By CYRIL TUOHY, managing editor of Risk & InsuranceŽ
Risk and Insurance Management Society Inc. (RIMS) President Terry Fleming, in April reiterated his organization's tough stance on contingent commissions.
"(It) is widely known that we want a prohibition of contingent fees," Fleming said, during a press conference in Boston.
Fleming didn't mince words, but whether buyers represented by RIMS--in other words the RIMS membership--feel as strongly as leadership about the commission payments is another matter.
A recent survey by Towers Watson revealed that insurance buyers have softened their stand against the practice of brokers accepting contingent commissions.
Though this most recent survey, based on less than 300 respondents, is still small, its initial results cast doubt on whether RIMS leadership and membership are in lockstep over the issue of contingent commissions.
Nearly half--41 percent--of buyers surveyed said they approved of the practice so long as brokers disclose the practice within reasonable time limits.
Just over a quarter of the respondents--27 percent--said they would not permit contingent commissions in any situation, according to the survey results.
That's a change from November 2004, when more than 75 percent of risk managers agreed or strongly agreed that such compensation payments to agents represents a conflict of interest, according to a survey co-sponsored by The National Alliance Research Academy.
Critics of the contingent commission payments maintain brokers can't represent the interest of buyers if they are getting paid by the seller of insurance--the carriers--as well as the buyer, whom brokers are supposed to represent.
Former New York Attorney General Eliot Spitzer went further, alleging that the practice pushed brokers to rig bids and steer business to favored carriers.
In the end, Marsh, Aon and Willis settled the allegations to the tune of hundreds of millions of dollars.
So RIMS leadership now wants to ban the practice, but nearly one in two risk managers in the Towers Watson survey say they don't object to the payments.
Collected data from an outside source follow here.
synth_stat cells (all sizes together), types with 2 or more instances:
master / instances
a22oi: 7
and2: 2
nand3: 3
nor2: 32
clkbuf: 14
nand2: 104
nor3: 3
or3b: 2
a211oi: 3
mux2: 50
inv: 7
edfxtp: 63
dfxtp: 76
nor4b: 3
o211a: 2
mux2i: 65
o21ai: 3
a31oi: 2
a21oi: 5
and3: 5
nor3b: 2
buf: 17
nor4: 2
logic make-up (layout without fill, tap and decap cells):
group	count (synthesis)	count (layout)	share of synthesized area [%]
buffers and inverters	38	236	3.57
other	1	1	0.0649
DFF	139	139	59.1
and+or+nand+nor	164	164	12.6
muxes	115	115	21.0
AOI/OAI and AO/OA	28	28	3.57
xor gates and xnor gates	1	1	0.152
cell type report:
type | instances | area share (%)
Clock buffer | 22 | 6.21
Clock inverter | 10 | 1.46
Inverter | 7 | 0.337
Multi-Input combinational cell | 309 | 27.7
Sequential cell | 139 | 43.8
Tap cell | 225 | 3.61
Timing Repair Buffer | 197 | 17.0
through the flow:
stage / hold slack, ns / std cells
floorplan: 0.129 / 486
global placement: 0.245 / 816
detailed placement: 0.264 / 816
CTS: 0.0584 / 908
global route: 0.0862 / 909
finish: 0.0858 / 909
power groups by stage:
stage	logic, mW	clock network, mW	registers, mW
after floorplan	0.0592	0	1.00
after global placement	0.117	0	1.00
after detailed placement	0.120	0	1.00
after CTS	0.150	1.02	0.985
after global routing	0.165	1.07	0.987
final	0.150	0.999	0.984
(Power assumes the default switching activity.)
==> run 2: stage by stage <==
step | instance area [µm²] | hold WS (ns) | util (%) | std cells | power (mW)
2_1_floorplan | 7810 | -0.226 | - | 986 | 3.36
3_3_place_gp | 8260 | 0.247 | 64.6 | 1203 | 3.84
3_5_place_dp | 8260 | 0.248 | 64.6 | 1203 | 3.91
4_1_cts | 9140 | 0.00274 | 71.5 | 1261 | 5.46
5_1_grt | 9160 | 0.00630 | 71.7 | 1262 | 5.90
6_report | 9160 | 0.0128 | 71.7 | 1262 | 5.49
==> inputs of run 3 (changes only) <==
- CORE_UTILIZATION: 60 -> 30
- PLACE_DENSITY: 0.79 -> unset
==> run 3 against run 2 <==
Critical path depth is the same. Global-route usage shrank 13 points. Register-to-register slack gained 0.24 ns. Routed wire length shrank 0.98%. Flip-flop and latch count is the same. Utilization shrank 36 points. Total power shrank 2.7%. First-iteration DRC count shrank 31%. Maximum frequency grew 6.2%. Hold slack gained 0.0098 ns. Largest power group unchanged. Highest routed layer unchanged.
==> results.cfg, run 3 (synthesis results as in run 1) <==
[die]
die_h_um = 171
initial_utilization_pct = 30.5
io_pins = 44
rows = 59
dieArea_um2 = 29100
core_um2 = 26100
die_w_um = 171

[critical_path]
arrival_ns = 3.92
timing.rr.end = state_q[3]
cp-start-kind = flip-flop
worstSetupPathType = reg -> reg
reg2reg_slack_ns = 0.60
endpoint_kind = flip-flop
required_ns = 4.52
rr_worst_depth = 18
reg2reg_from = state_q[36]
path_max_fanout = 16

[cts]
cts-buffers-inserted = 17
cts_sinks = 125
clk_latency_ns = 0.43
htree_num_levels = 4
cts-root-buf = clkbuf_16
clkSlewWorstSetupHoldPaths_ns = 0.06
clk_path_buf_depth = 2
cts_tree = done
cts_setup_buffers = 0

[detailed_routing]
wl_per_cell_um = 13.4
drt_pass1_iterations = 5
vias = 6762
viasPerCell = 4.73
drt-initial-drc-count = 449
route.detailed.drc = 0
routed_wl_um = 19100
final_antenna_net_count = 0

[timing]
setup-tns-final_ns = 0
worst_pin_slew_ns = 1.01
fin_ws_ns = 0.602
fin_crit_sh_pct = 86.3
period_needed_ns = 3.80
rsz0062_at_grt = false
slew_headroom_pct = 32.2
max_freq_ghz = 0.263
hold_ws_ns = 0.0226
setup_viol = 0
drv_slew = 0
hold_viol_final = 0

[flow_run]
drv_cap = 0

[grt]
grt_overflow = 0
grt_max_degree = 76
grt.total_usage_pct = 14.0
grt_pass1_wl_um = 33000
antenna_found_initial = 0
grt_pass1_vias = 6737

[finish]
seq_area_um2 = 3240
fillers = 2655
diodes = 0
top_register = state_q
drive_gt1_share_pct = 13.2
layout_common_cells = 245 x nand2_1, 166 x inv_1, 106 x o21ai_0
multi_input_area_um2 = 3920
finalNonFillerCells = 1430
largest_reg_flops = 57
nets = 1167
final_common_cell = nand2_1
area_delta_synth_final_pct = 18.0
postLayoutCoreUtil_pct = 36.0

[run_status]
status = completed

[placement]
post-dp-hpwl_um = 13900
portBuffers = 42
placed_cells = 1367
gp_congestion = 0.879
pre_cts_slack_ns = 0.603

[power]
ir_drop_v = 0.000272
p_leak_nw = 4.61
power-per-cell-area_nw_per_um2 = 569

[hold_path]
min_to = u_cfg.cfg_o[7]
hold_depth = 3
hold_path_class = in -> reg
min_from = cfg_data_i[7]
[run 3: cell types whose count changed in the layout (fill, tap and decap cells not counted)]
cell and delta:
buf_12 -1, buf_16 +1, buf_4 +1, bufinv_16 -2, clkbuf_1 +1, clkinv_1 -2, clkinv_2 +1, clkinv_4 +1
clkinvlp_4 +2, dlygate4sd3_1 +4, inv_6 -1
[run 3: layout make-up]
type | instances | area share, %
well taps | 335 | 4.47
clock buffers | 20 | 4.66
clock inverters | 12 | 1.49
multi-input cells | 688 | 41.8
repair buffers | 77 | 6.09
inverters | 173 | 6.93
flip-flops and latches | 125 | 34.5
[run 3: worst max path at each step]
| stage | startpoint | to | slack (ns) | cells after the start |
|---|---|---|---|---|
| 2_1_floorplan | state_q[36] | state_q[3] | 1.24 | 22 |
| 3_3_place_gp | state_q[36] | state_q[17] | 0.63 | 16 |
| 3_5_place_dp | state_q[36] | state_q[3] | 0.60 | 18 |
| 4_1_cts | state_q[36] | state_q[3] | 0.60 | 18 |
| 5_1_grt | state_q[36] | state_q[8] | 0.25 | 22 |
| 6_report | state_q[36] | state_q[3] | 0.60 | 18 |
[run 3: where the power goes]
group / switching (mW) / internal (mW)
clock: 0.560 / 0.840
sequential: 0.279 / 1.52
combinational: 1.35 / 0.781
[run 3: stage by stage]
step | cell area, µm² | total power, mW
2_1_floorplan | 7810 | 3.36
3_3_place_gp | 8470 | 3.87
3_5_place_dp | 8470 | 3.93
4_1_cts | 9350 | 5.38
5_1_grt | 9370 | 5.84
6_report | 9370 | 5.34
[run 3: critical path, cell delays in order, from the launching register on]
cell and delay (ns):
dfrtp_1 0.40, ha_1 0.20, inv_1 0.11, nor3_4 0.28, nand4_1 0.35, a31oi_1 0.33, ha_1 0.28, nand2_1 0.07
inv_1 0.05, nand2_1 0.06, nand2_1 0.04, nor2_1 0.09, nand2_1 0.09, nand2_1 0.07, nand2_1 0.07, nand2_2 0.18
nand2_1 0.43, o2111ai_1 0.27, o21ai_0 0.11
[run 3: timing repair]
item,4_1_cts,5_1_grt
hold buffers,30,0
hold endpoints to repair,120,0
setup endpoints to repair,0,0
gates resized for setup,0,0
<file path="src/rtl/sem_pkg.sv">
// Shared types, constants and helpers for the Sobel edge magnitude block.
// Used by sem_root, sobel_edge_magnitude and the testbench; depends on nothing.
`timescale 1ns / 1ps

package sem_pkg;

    // Line store depth; must be a power of two so the column maps onto an address.
    localparam int MAX_LINE   = 4096;
    localparam int HEIGHT_MAX = 4096;

    localparam int PIX_W   = 8;
    localparam int CFG_W   = 13;
    localparam int COORD_W = 12;
    localparam int COL_W   = $clog2(MAX_LINE);
    localparam int EW      = COL_W + 1;
    localparam int ROW_W   = $clog2(HEIGHT_MAX);
    localparam int EH      = ROW_W + 1;

    localparam int GRAD_W     = 11;
    localparam int SUM_W      = 2 * GRAD_W;
    localparam int ROOT_V_W   = 16;
    localparam int ROOT_STEPS = 8;
    localparam int STEP_W     = $clog2(ROOT_STEPS);

    localparam logic [PIX_W-1:0] SAT_LEVEL = 8'd255;
    localparam int               SAT_SQ    = (int'(SAT_LEVEL) + 1) * (int'(SAT_LEVEL) + 1);

    localparam int CFG_IDX_W = 2;
    localparam logic [CFG_IDX_W-1:0] REG_FRAME_WIDTH  = 2'd0;
    localparam logic [CFG_IDX_W-1:0] REG_FRAME_HEIGHT = 2'd1;

    localparam logic [CFG_W-1:0] WIDTH_RESET  = 13'd640;
    localparam logic [CFG_W-1:0] HEIGHT_RESET = 13'd480;

    typedef enum logic [2:0] {
        ST_IDLE,
        ST_READ,
        ST_ROOT,
        ST_HOLD
    } t_state;

    typedef enum logic [1:0] {
        RT_IDLE,
        RT_SQUARE,
        RT_STEP,
        RT_DONE
    } t_root_state;

    typedef struct packed {
        logic                     start;
        logic signed [GRAD_W-1:0] gx;
        logic signed [GRAD_W-1:0] gy;
    } t_root_req;

    typedef struct packed {
        logic             busy;
        logic             done;
        logic [PIX_W-1:0] root;
    } t_root_stat;

    function automatic logic [EW-1:0] eff_width(input logic [CFG_W-1:0] w);
        logic [EW-1:0] res;
        if (w < CFG_W'(3)) begin
            res = EW'(3);
        end else if (int'(w) > MAX_LINE) begin
            res = EW'(MAX_LINE);
        end else begin
            res = EW'(w);
        end
        return res;
    endfunction

    function automatic logic [EH-1:0] eff_height(input logic [CFG_W-1:0] h);
        logic [EH-1:0] res;
        if (h < CFG_W'(3)) begin
            res = EH'(3);
        end else if (int'(h) > HEIGHT_MAX) begin
            res = EH'(HEIGHT_MAX);
        end else begin
            res = EH'(h);
        end
        return res;
    endfunction

endpackage

</file>
<file path="src/rtl/sem_root.sv">
// Gradient magnitude unit: squares and sums the two gradients, then takes the
// integer square root one root bit per step, saturated. Depends on sem_pkg.
`timescale 1ns / 1ps

module sem_root (
    input  logic                i_clk,
    input  logic                i_rst_n,
    input  sem_pkg::t_root_req  i_req,
    output sem_pkg::t_root_stat o_stat
);
    import sem_pkg::*;

    t_root_state r_state, n_state;

    logic signed [GRAD_W-1:0] r_gx, r_gy;
    logic [ROOT_V_W-1:0]      r_v, r_res;
    logic [STEP_W-1:0]        r_step;
    logic                     r_sat;

    logic signed [SUM_W-1:0] w_sq_x, w_sq_y;
    logic [SUM_W-1:0]        w_sum;
    logic                    w_sum_sat;
    logic [ROOT_V_W-1:0]     w_bit, w_trial;
    logic                    w_take;

    assign w_sq_x    = r_gx * r_gx;
    assign w_sq_y    = r_gy * r_gy;
    assign w_sum     = unsigned'(w_sq_x) + unsigned'(w_sq_y);
    assign w_sum_sat = (w_sum >= SUM_W'(SAT_SQ));

    assign w_bit   = ROOT_V_W'(1) << {r_step, 1'b0};
    assign w_trial = r_res + w_bit;
    assign w_take  = (r_v >= w_trial);

    always_comb begin
        n_state = r_state;
        case (r_state)
            RT_IDLE:   if (i_req.start) n_state = RT_SQUARE;
            RT_SQUARE: n_state = w_sum_sat ? RT_DONE : RT_STEP;
            RT_STEP:   if (r_step == '0) n_state = RT_DONE;
            RT_DONE:   n_state = RT_IDLE;
            default:   n_state = RT_IDLE;
        endcase
    end

    always_comb begin
        o_stat.busy = (r_state != RT_IDLE);
        o_stat.done = (r_state == RT_DONE);
        o_stat.root = r_sat ? SAT_LEVEL : r_res[PIX_W-1:0];
    end

    always_ff @(posedge i_clk) begin
        if (!i_rst_n) begin
            r_state <= RT_IDLE;
        end else begin
            r_state <= n_state;
        end
    end

    always_ff @(posedge i_clk) begin
        case (r_state)
            RT_IDLE: begin
                if (i_req.start) begin
                    r_gx <= i_req.gx;
                    r_gy <= i_req.gy;
                end
            end
            RT_SQUARE: begin
                r_sat  <= w_sum_sat;
                r_v    <= w_sum[ROOT_V_W-1:0];
                r_res  <= '0;
                r_step <= STEP_W'(ROOT_STEPS - 1);
            end
            RT_STEP: begin
                // subtract the trial value when it fits, shift the partial root
                if (w_take) begin
                    r_v   <= r_v - w_trial;
                    r_res <= (r_res >> 1) + w_bit;
                end else begin
                    r_res <= r_res >> 1;
                end
                r_step <= r_step - STEP_W'(1);
            end
            default: begin
            end
        endcase
    end

endmodule

</file>
<file path="config.mk">
export PLATFORM = sky130hd
export DESIGN_NAME = sem_root
export DESIGN_NICKNAME = d
export VERILOG_FILES = /design/src/rtl/sem_pkg.sv /design/src/rtl/sem_root.sv
export SDC_FILE = /design/constraint.sdc
export NUM_CORES = 1
export LEC_CHECK = 0
export ABC_CLOCK_PERIOD_IN_PS = 8900
export BUFFER_PORTS_ARGS = -buffer_cell sky130_fd_sc_hd__buf_2
export CAP_MARGIN = 20
export CORE_ASPECT_RATIO = 1.75
export CORE_MARGIN = 2
export CORE_UTILIZATION = 40
export CTS_CLUSTER_SIZE = 28
export DETAILED_ROUTE_END_ITERATION = 6
export GPL_ROUTABILITY_DRIVEN = 1
export PLACE_DENSITY_LB_ADDON = 0.15
export SLEW_MARGIN = 20
export SYNTH_ARGS = -nofsm -noshare
export SYNTH_HDL_FRONTEND = slang
export SYNTH_SLANG_ARGS = --single-unit
</file>
<file path="constraint.sdc">
create_clock -name i_clk -period 8.9 [get_ports i_clk]
set_clock_uncertainty 0.1 [all_clocks]
set_input_delay 0 -clock i_clk [delete_from_list [all_inputs] [get_ports i_clk]]
set_output_delay 0 -clock i_clk [all_outputs]
set_load 0.05 [all_outputs]
</file>
# After elaboration in Yosys (flattened, before gate mapping)

Index checks and enable logic that the tools add are counted.

Register bits: 60
Input bits: 25
Output and inout bits: 10
Logic and storage cells: 40

Add/sub/neg operators: 5
Multipliers: 2
Magnitude comparators: 2
Equality and inequality tests: 6
Shift operators: 1
Multiplexer cells: 10
Reduce and logical (&&, ||, !) cells: 7

Operators with widths:

| cell                 | count |
|---|---|
| $pmux 16 s2          | 2 |
| $mul 11x11->22       | 2 |
| $mux 16              | 2 |
| $add 22x22->22       | 1 |
| $ge 22x17->1 const B | 1 |
| $add 15x16->16       | 1 |
| $add 16x16->16       | 1 |
| $ge 16x16->1         | 1 |
| $shl 1x4->16 const A | 1 |
| $sub 16x16->16       | 1 |
| $mux 8               | 1 |
| $pmux 2 s4           | 1 |
| $ne 2x2->1 const B   | 3 |
| $pmux 3 s2           | 1 |
| $reduce_and 2->1     | 3 |
| $eq 2x2->1 const B   | 2 |
| $mux 2               | 2 |
| $reduce_bool 2->1    | 2 |
| $logic_not 3->1      | 1 |
| $sub 3x1->3 const B  | 1 |
| $eq 2x1->1 const B   | 1 |
| $logic_not 2->1      | 1 |
| $mux 1               | 1 |

# Logic depth before layout (Yosys ltp)

Depth after elaboration: 5
Mapped depth: 25
Gate-level depth less buffers: 23

# Worst setup path after synthesis

Ideal clock, no wire load.

Path type: flip-flop to flip-flop
Start point: register r_gy[10]
End point: register r_sat, data pin
Library setup time: 0.266 ns
Data arrival time: 6.145 ns
Data required time: 8.534 ns
Slack: 2.389 ns
Cell stages (with the launch flop): 22
Buffers on the path: 2
Period minus slack after synthesis: 6.511 ns
Cell sequence: edfxtp_1 -> clkbuf_1 -> nand2_1 -> inv_1 -> fa_1 -> inv_1 -> fa_1 -> inv_1 -> fa_1 -> fa_1 -> fa_1 -> fa_1 -> fa_1 -> ha_1 -> clkbuf_1 -> a21o_1 -> and3_1 -> a221o_1 -> a221oi_2 -> o21ai_1 -> xnor2_1 -> nand3_1

Longest elaborated chain between the ends: 3

RTL lines:

| item                   | RTL line       | text |
|---|---|---|
| from (decl)            | sem_root.sv:15 | `logic signed [GRAD_W-1:0] r_gx, r_gy;` |
| from (signal assigned) | sem_root.sv:65 | `r_gy <= i_req.gy;` |
| $mul 11x11->22         | sem_root.sv:27 | `assign w_sq_y = r_gy * r_gy;` |
| $add 22x22->22         | sem_root.sv:28 | `assign w_sum = unsigned'(w_sq_x) + unsigned'(w_sq_y);` |
| $ge 22x17->1           | sem_root.sv:29 | `assign w_sum_sat = (w_sum >= SUM_W'(SAT_SQ));` |
| named net w_sum_sat    | sem_root.sv:22 | `logic w_sum_sat;` |
| to (signal assigned)   | sem_root.sv:69 | `r_sat <= w_sum_sat;` |
| to (decl)              | sem_root.sv:18 | `logic r_sat;` |

The timed path passes the listed nets, and every way through them passes these cells.
A chain may end at the register's enable or synchronous reset.

# Worst setup path in the final report

Same ends and word-level chain as after synthesis.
Go figure.
What happened?
Did furious lobbying on the part of the brokerage community change buyers' minds? Are the New York and Illinois insurance departments, who recently authorized brokers to resume collecting the contingents, responsible for the change in buyers' attitudes?
Was it that buyers, aware of the payments all along, never had much of an issue paying them despite initial surveys to the contrary? Or was it simply that buyers were now satisfied, so long as brokers agreed to let the buyer know exactly where brokers' income was coming from?
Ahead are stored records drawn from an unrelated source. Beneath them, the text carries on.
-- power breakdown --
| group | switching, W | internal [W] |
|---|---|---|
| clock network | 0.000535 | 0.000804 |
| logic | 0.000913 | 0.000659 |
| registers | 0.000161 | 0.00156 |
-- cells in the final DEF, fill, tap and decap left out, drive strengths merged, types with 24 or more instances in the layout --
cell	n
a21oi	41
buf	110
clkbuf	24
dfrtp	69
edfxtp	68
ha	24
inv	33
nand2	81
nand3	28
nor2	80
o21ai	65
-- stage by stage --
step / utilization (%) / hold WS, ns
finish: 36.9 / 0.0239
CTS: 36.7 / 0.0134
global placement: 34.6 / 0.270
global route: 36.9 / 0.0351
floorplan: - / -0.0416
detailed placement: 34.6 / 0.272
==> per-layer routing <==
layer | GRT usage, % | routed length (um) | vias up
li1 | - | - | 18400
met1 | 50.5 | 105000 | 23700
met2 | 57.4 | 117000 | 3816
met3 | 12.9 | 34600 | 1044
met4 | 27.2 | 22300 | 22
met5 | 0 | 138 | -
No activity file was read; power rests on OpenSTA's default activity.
===== config.mk =====
export PLATFORM = sky130hd
export DESIGN_NAME = timer_slot_table_unit
export DESIGN_NICKNAME = d
export VERILOG_FILES = /design/src/design/tst_pkg.sv /design/src/design/tst_addsub.sv /design/src/design/timer_slot_table_unit.sv
export SDC_FILE = /design/constraint.sdc
export NUM_CORES = 1
export LEC_CHECK = 0
export BUFFER_PORTS_ARGS = -buffer_cell sky130_fd_sc_hd__buf_2
export CORE_MARGIN = 4
export CORE_UTILIZATION = 40
export CTS_CLUSTER_DIAMETER = 120
export DETAILED_ROUTE_END_ITERATION = 7
export REMOVE_ABC_BUFFERS = 1
export SLEW_MARGIN = 10
export SYNTH_ARGS = -nofsm -noshare
export SYNTH_HDL_FRONTEND = slang
export SYNTH_SLANG_ARGS = --single-unit

===== constraint.sdc =====
create_clock -name clk -period 10.4 [get_ports clk]
set_input_delay 2.08 -clock clk [delete_from_list [all_inputs] [get_ports clk]]
set_output_delay 2.08 -clock clk [all_outputs]
set_load 0.01 [all_outputs]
In truth, the extra commissions were and have always been part of doing business in the commercial insurance world.
One insurance executive, who spoke to Risk & InsuranceŽduring the height of the scandal five years ago, had no doubt that the practice would continue, as the majority of brokers had been accepting these extra commissions and telling buyers about them all along.
Just wait a few years, and the commission scandal will blow over, the executive said.
Turns out he was right. Look at what's happened to Spitzer ... and to Prohibition.